-- Material for this task follows --
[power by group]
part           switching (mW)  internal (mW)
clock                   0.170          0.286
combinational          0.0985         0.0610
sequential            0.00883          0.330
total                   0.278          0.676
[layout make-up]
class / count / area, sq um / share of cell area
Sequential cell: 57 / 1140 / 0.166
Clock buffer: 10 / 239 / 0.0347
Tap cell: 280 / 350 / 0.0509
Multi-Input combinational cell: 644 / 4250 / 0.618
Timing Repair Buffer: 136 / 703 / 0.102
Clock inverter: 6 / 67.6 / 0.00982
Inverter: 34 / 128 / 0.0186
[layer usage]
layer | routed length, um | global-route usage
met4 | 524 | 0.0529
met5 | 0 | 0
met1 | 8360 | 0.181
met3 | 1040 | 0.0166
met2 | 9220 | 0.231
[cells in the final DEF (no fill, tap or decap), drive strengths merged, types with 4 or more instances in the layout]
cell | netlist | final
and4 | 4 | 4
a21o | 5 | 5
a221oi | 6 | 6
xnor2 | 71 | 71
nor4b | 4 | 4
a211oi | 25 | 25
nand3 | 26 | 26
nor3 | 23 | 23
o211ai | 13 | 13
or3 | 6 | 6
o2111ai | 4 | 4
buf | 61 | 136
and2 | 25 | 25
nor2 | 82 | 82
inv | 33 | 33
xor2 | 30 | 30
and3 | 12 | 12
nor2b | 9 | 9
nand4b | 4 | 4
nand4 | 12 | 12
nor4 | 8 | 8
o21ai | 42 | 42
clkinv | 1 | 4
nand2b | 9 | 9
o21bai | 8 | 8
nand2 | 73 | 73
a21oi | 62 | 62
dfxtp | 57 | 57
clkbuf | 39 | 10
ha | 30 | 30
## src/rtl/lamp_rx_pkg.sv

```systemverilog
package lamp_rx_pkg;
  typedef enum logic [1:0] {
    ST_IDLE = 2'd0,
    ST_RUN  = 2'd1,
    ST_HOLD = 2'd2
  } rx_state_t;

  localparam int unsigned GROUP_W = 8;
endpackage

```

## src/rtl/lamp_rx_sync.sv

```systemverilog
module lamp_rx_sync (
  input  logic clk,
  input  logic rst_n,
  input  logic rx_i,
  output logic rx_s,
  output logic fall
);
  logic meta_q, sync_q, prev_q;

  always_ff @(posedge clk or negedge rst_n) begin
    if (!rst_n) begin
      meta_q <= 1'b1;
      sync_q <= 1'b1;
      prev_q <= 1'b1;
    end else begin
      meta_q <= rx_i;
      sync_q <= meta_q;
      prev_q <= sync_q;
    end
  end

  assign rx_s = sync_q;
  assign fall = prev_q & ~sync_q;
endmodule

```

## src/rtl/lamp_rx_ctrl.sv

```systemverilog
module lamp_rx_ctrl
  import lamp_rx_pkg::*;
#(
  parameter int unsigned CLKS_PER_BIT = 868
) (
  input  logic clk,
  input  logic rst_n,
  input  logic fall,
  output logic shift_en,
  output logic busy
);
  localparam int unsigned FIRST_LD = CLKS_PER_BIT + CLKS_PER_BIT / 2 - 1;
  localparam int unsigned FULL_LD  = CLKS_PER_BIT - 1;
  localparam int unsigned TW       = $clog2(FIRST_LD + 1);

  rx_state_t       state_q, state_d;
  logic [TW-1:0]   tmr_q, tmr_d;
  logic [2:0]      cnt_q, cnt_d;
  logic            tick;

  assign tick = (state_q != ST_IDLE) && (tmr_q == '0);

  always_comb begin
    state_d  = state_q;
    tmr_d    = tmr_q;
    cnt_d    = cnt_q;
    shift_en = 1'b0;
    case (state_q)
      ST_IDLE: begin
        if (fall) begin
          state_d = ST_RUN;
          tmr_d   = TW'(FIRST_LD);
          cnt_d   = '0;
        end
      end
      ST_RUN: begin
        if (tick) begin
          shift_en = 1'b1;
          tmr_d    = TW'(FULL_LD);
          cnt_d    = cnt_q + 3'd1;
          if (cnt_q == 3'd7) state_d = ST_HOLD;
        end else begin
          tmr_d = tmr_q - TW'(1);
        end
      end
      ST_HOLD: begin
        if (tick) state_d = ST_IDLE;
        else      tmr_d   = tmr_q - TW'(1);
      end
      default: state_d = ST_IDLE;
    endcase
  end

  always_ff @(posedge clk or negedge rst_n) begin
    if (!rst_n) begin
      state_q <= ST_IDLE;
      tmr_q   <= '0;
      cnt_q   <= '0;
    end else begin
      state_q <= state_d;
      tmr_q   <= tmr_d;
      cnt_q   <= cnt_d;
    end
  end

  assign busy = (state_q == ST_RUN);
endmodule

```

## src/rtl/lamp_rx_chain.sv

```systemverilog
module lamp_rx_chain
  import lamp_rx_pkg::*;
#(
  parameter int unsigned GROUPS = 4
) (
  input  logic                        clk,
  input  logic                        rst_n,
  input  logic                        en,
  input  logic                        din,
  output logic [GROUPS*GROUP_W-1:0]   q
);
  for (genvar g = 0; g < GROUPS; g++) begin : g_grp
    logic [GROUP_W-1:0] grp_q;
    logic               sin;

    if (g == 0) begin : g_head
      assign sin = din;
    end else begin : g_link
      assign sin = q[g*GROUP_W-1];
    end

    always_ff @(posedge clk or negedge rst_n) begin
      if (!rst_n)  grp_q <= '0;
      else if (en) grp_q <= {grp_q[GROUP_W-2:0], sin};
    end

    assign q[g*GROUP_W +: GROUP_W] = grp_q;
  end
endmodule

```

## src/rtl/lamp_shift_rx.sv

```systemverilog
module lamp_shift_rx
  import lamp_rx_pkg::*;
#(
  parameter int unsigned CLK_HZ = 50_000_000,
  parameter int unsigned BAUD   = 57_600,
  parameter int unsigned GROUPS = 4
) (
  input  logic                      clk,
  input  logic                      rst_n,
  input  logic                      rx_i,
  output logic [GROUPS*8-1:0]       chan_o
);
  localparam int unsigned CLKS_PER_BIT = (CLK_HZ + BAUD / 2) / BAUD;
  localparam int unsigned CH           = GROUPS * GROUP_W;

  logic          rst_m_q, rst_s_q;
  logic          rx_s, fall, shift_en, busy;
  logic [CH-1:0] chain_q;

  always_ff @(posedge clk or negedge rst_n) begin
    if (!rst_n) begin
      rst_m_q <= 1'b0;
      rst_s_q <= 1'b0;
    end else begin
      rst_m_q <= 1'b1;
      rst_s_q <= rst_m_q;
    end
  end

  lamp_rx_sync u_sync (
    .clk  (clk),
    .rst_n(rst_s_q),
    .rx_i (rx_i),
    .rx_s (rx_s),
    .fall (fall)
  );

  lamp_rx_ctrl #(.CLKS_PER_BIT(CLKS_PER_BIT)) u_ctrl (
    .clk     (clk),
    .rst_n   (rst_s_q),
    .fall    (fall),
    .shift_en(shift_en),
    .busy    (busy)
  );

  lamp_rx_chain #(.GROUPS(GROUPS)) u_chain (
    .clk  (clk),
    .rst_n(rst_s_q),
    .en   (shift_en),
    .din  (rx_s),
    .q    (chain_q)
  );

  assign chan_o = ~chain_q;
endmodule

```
-- Material for this task concluded --
-- Material for this task follows --
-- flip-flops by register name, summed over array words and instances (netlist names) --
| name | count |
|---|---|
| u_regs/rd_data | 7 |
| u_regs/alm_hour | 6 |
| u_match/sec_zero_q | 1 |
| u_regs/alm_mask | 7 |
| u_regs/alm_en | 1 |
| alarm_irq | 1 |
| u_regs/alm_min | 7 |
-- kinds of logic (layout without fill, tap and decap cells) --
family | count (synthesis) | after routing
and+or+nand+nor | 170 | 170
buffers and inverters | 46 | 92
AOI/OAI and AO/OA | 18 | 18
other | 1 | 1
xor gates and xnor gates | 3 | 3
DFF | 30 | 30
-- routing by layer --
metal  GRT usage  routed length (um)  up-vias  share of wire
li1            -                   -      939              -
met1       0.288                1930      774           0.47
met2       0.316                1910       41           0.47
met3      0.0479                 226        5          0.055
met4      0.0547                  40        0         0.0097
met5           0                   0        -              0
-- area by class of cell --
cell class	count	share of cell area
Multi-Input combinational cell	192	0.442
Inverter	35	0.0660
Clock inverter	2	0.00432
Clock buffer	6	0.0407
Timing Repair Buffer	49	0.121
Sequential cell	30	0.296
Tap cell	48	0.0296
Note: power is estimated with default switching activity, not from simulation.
-- Material for this task concluded --
■ Task instructions
Return each line of the entries that holds the string "layout".

■ Result for this task
[layout make-up]
[cells in the final DEF (no fill, tap or decap), drive strengths merged, types with 4 or more instances in the layout]
-- kinds of logic (layout without fill, tap and decap cells) --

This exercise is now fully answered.